Heaviness of smoking among employed men and women in Poland
More details
Hide details
Medical University of Lodz, Łódź, Poland (Department of Preventive Medicine)
County Office, Piotrków Trybunalski, Poland
University of Massachusetts, Boston, USA (Department of Public Policy)
Medical University of Lodz, Łódź, Poland (Department of Social and Preventive Medicine)
Medical University of Lodz, Łódź, Poland (Department of Biopharmacy)
West Pomeranian University of Technology in Szczecin, Szczecin, Poland (Faculty of Computer Science and Information Technology)

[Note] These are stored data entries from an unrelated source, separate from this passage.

## config.mk

```make
export PLATFORM = sky130hd
export DESIGN_NAME = mem_port_arbiter
export DESIGN_NICKNAME = d
export VERILOG_FILES = /design/src/rtl/mem_arb_pkg.sv /design/src/rtl/mem_port_arbiter_resp_id_fifo.sv /design/src/rtl/mem_port_arbiter.sv
export SDC_FILE = /design/constraint.sdc
export NUM_CORES = 1
export LEC_CHECK = 0
export CELL_PAD_IN_SITES_DETAIL_PLACEMENT = 0
export CELL_PAD_IN_SITES_GLOBAL_PLACEMENT = 1
export CORE_MARGIN = 3
export CORE_UTILIZATION = 12
export CTS_BUF_LIST = sky130_fd_sc_hd__clkbuf_4
export CTS_CLUSTER_SIZE = 28
export DETAILED_ROUTE_END_ITERATION = 8
export PLACE_DENSITY_LB_ADDON = 0.3
export SYNTH_ARGS = -nofsm -noshare
export SYNTH_HDL_FRONTEND = slang
export SYNTH_SLANG_ARGS = --single-unit
```

## constraint.sdc

```tcl
create_clock -name clk_i -period 1.7 [get_ports clk_i]
set_input_delay 0.17 -clock clk_i [delete_from_list [all_inputs] [get_ports clk_i]]
set_output_delay 0.17 -clock clk_i [all_outputs]
set_load 0.03 [all_outputs]
```

## src/rtl/mem_arb_pkg.sv

```systemverilog
// Shared types and constants for the two-requester memory port arbiter.
package mem_arb_pkg;

  typedef logic req_id_t;

  localparam req_id_t     REQ_CORE              = 1'b0;
  localparam req_id_t     REQ_DBG               = 1'b1;
  localparam int unsigned MAX_OUTSTANDING_LIMIT = 4;

  function automatic req_id_t other_req(input req_id_t id);
    return ~id;
  endfunction

endpackage

```

## src/rtl/mem_port_arbiter_resp_id_fifo.sv

```systemverilog
// In-order FIFO of requester IDs for granted-but-unanswered memory requests.
module resp_id_fifo
  import mem_arb_pkg::*;
#(
  parameter int unsigned DEPTH = 2,
  parameter int unsigned CNT_W = $clog2(DEPTH + 1)
) (
  input  logic             clk_i,
  input  logic             rst_ni,
  input  logic             push_i,
  input  req_id_t          push_id_i,
  input  logic             pop_i,
  output req_id_t          head_o,
  output logic [CNT_W-1:0] count_o,
  output logic             full_o,
  output logic             empty_o
);

  localparam int unsigned PTR_W = (DEPTH > 1) ? $clog2(DEPTH) : 1;

  logic [DEPTH-1:0] mem_q, mem_d;
  logic [PTR_W-1:0] wr_ptr_q, wr_ptr_d;
  logic [PTR_W-1:0] rd_ptr_q, rd_ptr_d;
  logic [CNT_W-1:0] count_q, count_d;
  logic             do_push, do_pop;

  // Pointers wrap at DEPTH, which need not be a power of two.
  function automatic logic [PTR_W-1:0] inc_ptr(input logic [PTR_W-1:0] p);
    if (p == PTR_W'(DEPTH - 1)) return '0;
    return p + 1'b1;
  endfunction

  assign full_o  = (count_q == CNT_W'(DEPTH));
  assign empty_o = (count_q == '0);
  assign head_o  = mem_q[rd_ptr_q];
  assign count_o = count_q;

  assign do_push = push_i & ~full_o;
  assign do_pop  = pop_i & ~empty_o;

  always_comb begin
    mem_d    = mem_q;
    wr_ptr_d = wr_ptr_q;
    rd_ptr_d = rd_ptr_q;
    count_d  = count_q;
    if (do_push) begin
      mem_d[wr_ptr_q] = push_id_i;
      wr_ptr_d        = inc_ptr(wr_ptr_q);
    end
    if (do_pop) begin
      rd_ptr_d = inc_ptr(rd_ptr_q);
    end
    case ({do_push, do_pop})
      2'b10:   count_d = count_q + 1'b1;
      2'b01:   count_d = count_q - 1'b1;
      default: count_d = count_q;
    endcase
  end

  always_ff @(posedge clk_i or negedge rst_ni) begin
    if (!rst_ni) begin
      mem_q    <= '0;
      wr_ptr_q <= '0;
      rd_ptr_q <= '0;
      count_q  <= '0;
    end else begin
      mem_q    <= mem_d;
      wr_ptr_q <= wr_ptr_d;
      rd_ptr_q <= rd_ptr_d;
      count_q  <= count_d;
    end
  end

endmodule

```

## src/rtl/mem_port_arbiter.sv

```systemverilog
// Two-master memory port arbiter (core LSU, UART debug) with hold-until-grant,
// round-robin or fixed priority, and in-order response routing.
module mem_port_arbiter
  import mem_arb_pkg::*;
#(
  parameter int unsigned ADDR_WIDTH      = 12,
  parameter int unsigned MAX_OUTSTANDING = 2,
  parameter bit          RR_EN           = 1'b1
) (
  input  logic                       clk_i,
  input  logic                       rst_ni,
  input  logic [1:0]                 m_req_i,
  output logic [1:0]                 m_gnt_o,
  output logic [1:0]                 m_rvalid_o,
  input  logic [1:0]                 m_we_i,
  input  logic [1:0][ADDR_WIDTH-1:0] m_addr_i,
  input  logic [1:0][3:0]            m_be_i,
  input  logic [1:0][31:0]           m_wdata_i,
  output logic [1:0][31:0]           m_rdata_o,
  output logic                       s_req_o,
  input  logic                       s_gnt_i,
  input  logic                       s_rvalid_i,
  output logic                       s_we_o,
  output logic [ADDR_WIDTH-1:0]      s_addr_o,
  output logic [3:0]                 s_be_o,
  output logic [31:0]                s_wdata_o,
  input  logic [31:0]                s_rdata_i,
  output logic                       busy_o,
  output logic                       err_o
);

  localparam int unsigned CNT_W = $clog2(MAX_OUTSTANDING + 1);

  logic             hold_valid_q, hold_valid_d;
  req_id_t          hold_sel_q, hold_sel_d;
  req_id_t          rr_pri_q, rr_pri_d;
  logic             err_q, err_d;

  req_id_t          pri;
  req_id_t          sel;
  logic             req_sel;
  logic             handshake;
  logic             pop;
  logic             fifo_full, fifo_empty;
  req_id_t          fifo_head;
  logic [CNT_W-1:0] fifo_count;

  // A stalled request keeps its slot until the memory accepts it.
  always_comb begin
    pri = RR_EN ? rr_pri_q : REQ_DBG;
    sel = pri;
    if (hold_valid_q) begin
      sel = hold_sel_q;
    end else if (m_req_i[pri]) begin
      sel = pri;
    end else if (m_req_i[other_req(pri)]) begin
      sel = other_req(pri);
    end
  end

  assign req_sel   = m_req_i[sel];
  assign s_req_o   = rst_ni & req_sel & ~fifo_full;
  assign handshake = s_req_o & s_gnt_i;
  assign pop       = rst_ni & s_rvalid_i & ~fifo_empty;

  always_comb begin
    s_we_o    = 1'b0;
    s_addr_o  = '0;
    s_be_o    = '0;
    s_wdata_o = '0;
    if (req_sel) begin
      s_we_o    = m_we_i[sel];
      s_addr_o  = m_addr_i[sel];
      s_be_o    = m_be_i[sel];
      s_wdata_o = m_wdata_i[sel];
    end
  end

  always_comb begin
    m_gnt_o           = '0;
    m_gnt_o[REQ_CORE] = handshake & (sel == REQ_CORE);
    m_gnt_o[REQ_DBG]  = handshake & (sel == REQ_DBG);
  end

  always_comb begin
    m_rvalid_o = '0;
    m_rdata_o  = '0;
    if (pop) begin
      m_rvalid_o[fifo_head] = 1'b1;
      m_rdata_o[fifo_head]  = s_rdata_i;
    end
  end

  always_comb begin
    hold_valid_d = s_req_o & ~s_gnt_i;
    hold_sel_d   = sel;
    rr_pri_d     = handshake ? other_req(sel) : rr_pri_q;
    err_d        = err_q | (s_rvalid_i & fifo_empty);
  end

  always_ff @(posedge clk_i or negedge rst_ni) begin
    if (!rst_ni) begin
      hold_valid_q <= 1'b0;
      hold_sel_q   <= REQ_CORE;
      rr_pri_q     <= REQ_DBG;
      err_q        <= 1'b0;
    end else begin
      hold_valid_q <= hold_valid_d;
      hold_sel_q   <= hold_sel_d;
      rr_pri_q     <= rr_pri_d;
      err_q        <= err_d;
    end
  end

  resp_id_fifo #(
    .DEPTH (MAX_OUTSTANDING),
    .CNT_W (CNT_W)
  ) u_resp_id_fifo (
    .clk_i     (clk_i),
    .rst_ni    (rst_ni),
    .push_i    (handshake),
    .push_id_i (sel),
    .pop_i     (pop),
    .head_o    (fifo_head),
    .count_o   (fifo_count),
    .full_o    (fifo_full),
    .empty_o   (fifo_empty)
  );

  assign busy_o = (fifo_count != '0);
  assign err_o  = err_q;

endmodule

```

==> out/results.ini <==
[final_layout]
fill_cells=1344
area_growth_syn_to_layout_pct=278.6
seqCellArea_um2=255.2
nNetsFinal=776
layout_common_cells=134 x clkdlybuf4s50_1, 110 x buf_6, 63 x nor2_4
antenna_cells=0
layout-drive-gt1-share_pct=58.31
layout_commonest_cell=clkdlybuf4s50_1
multi_input_comb_area_um2=2500
finalInstanceArea_um2=6925

[critical_path]
rrSetupSlack_ns=-0.05
r2r_cells=7
arrival_ns=1.74
cp-start-kind=flip-flop
slowest_stage=dfstp_2
critPathMaxFanout=28
path_class=reg2out
path_cells=o211a_4 > buf_12 > o21ai_0 > a21oi_1 > buf_4
rr_startpoint=hold_sel_q
endpoint_kind=output port
worstReg2RegEnd=pri
cp.required_ns=1.53
max_stage_delay_ns=0.58

[floorplanning]
rows=44
die_w_um=129.5
io_pins=256
core_region_area_um2=14700
start_util_pct=12.44
die-area_um2=16760
chipHeight_um=129.5

[detailed_routing]
ant_nets=0
vias=3737
viasPerCell=4.546
wl_um=14840
wl_per_cell_um=18.06
drc=0
drt-initial-drc-count=86
dr.pass1.iters=4

[clocking]
cts_tree=yes
clockRootBuffer=clkbuf_4
cts_inserted_buffers=3
cts_hold_buffers=0
path_clk_slew_ns=0.07
htreeDepth=1
cts.sinks=10
clk_path_buf_depth=2
clock_latency_ns=0.27

[timing]
setup_viol=104
skew_ns=0.009140
fin_ws_ns=-0.2120
drv_slew=0
rsz0062_at_grt=yes
min_period_ns=1.912
holdWs_ns=0.2605
hold_violations=0
worst_pin_slew_ns=0.3400
period_share_pct=112.5
slew-limit-headroom_pct=77.26
timing.fmax_mhz=523.0

[logic_synthesis]
yosys_warnings=0
yosys.area_share.adder_pct=0.6840
syn_area_per_cell_um2=5.560
synth_seq_cells=10
synth_top_area_cell=nor2_1
ys_types=35
synth_area_um2=1829
synth_compound_area_share_pct=30.92
synthesis.nets=466
yosysSeqAreaShare_pct=13.75
synthTopCellsByArea=nor2_1 14%, a21oi_1 13%, nand3_1 13%, o21ai_0 13%, dfrtp_1 12%
synthFlopType=dfrtp_1
synthCells=329
synth_top_cell_area_share_pct=13.95
synth_edf_count=0
synth-simple-area-share_pct=38.71
synth_top_family_by_area=simple AND/OR/NAND/NOR gates
synthMuxAreaShare_pct=3.010
synthArstFlopShare_pct=100.0
synth_xor_area_share_pct=2.394

[worst_hold_path]
holdCritPathClass=in2async

[global_route]
grt_pass1_vias=3879
grt_max_degree=29
antenna_found_initial=0
track_usage_pct=15.14
grt_pass1_wl_um=20300
gr-total-overflow=0

[pwr]
leakage_nw=2.771
ir_drop_uv=870.5
p_per_area_nw_per_um2=1291

[place]
post-dp-hpwl_um=8972
place_area_um2=4717
io_buffers=255
gp_congestion=0.8083

[status]
violations=setup timing
status=finished, violations left

[flow_run]
max_cap_viol_count=0

## registers in the layout, summed over array words and instances, names as in the netlist
signal	cells
hold_valid_q	1
u_resp_id_fifo.rd_ptr_q	1
pri	1
hold_sel_q	1
u_resp_id_fifo.wr_ptr_q	1
u_resp_id_fifo.mem_q	2
u_resp_id_fifo.count_o	2
err_o	1
## report_power, final
group	internal (mW)	switching [mW]	total, mW
logic	3.91	4.38	8.30
clock network	0.0848	0.0867	0.171
registers	0.355	0.117	0.472
total	4.35	4.59	8.94
## cell usage after synthesis, types with 2 or more instances
master	n
xnor2_1	3
mux2_2	4
clkbuf_1	17
xor2_1	2
clkbuf_2	4
buf_2	6
nor2_1	68
nand3_1	49
o21ai_0	49
dfrtp_1	9
nor2b_1	2
and2_1	4
inv_1	4
buf_4	6
a21oi_1	49
a41oi_1	2
nand2_1	33
## layer usage
layer	wire, µm	vias up	global-route usage (%)
met3	1287	16	4.081
li1	-	1755	-
met5	0	-	0
met1	5308	1773	15.70
met2	7884	193	30.15
met4	363	0	3.178
## final cells by class
cell class / count / area share (%)
multi-input combinational: 280 / 36.10
clock inverter: 1 / 0.05420
tap: 184 / 3.324
inverter: 5 / 0.2710
clock buffer: 3 / 0.3252
timing repair buffer: 339 / 56.24
sequential: 10 / 3.686
## critical path: cells and delay by family (launching register included)
family,cells,cell delay (ns)
DFF,1,0.58
AOI/OAI and AO/OA,3,0.53
buffers and inverters,2,0.36
## per-stage QoR
step                      setup WS (ns)  cells  power, mW  setup TNS [ns]  util, %
after floorplan               0.0002964    329      3.132               0        -
after global placement          -0.2840    770      5.231          -11.54    32.09
after detailed placement        -0.2932    770      5.258          -12.37    32.09
after CTS                       -0.1856    810      8.080          -12.44    41.73
after global routing            -0.3207    822      9.378          -20.00    47.11
final                           -0.2120    822      8.939          -12.63    47.11
## logic make-up after synthesis
family | count (synthesis)
buf+inv | 40
mux | 5
compound gates | 106
flops | 10
fa+ha+maj | 1
simple gates | 162
xor+xnor | 5
## how the worst max path moves through the flow
stage                                   start                         to  slack [ns]
finish                                    pri               s_wdata_o[7]       -0.21
global route                              pri               s_wdata_o[7]       -0.32
CTS                                       pri                  s_be_o[0]       -0.19
detailed placement                 m_req_i[1]              s_wdata_o[27]       -0.29
global placement                   m_req_i[1]              s_wdata_o[27]       -0.28
floorplan           u_resp_id_fifo.count_o[0]  u_resp_id_fifo.count_o[1]      0.0003
## repair_timing
item | 4_1_cts | 5_1_grt
setup endpoints to repair | 114 | 121
pin swaps | 48 | 39
resized for setup | 256 | 148
setup buffers | 27 | 9
hold endpoints to repair | 0 | 0
gates cloned | 13 | 5
Power figures use the tool's default switching activity.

Nofer Institute of Occupational Medicine, Łódź, Poland (Department of Work Physiology and Ergonomics)
Corresponding author
Dorota Kaleta   

Medical University of Lodz, Department of Preventive Medicine, Żeligowskiego 7/9, 90-752 Łódź, Poland
Int J Occup Med Environ Health. 2016;29(2):191-208
Objectives: At least 50% of smokers die prematurely. Those who smoke heavily are at an increased health risk. The purpose of the current report was to evaluate socio-demographic correlates of heavy smoking among employed men and women. Material and Methods: Data derive from the representative, household study – the Global Adult Tobacco Survey conducted in Poland over the years 2008–2010. Results: Of 14 000 households selected for the survey, 7840 sampled individuals completed the interviews. Among 1189 daily smokers, the rate of heavy smokers was 63.5% in males and 43% in employed females (p < 0.001). The study showed that age and age at the smoking onset were significantly associated with heavy smoking among both genders. Among males and females the heavy smoking rate was the highest in the subjects that started smoking at the age between 14–17 years compared to those who started smoking at the age ≥ 21 years (odds ratio (OR) = 3.3, 95% confidence interval (CI): 2–5.5, p < 0.001 and OR = 2.7, 95% CI: 1.4–5.3, p < 0.0001, respectively). The men with house rules that prohibited smoking with some exceptions were 2.4 times more likely to be heavy smokers in comparison with those having rules which completely prohibited it (p < 0.01). The men working in workplaces where smoking was prohibited in all indoor areas were at lower odds of heavy smoking relative to those working in areas where smoking was allowed everywhere (OR = 0.5, 95% CI: 0.3–0.9, p < 0.05). Among the men, there was also an association between job features and heavy smoking, which was not observed among the women. Conclusions: These findings should be taken into account while developing tobacco control measures addressed to economically active population.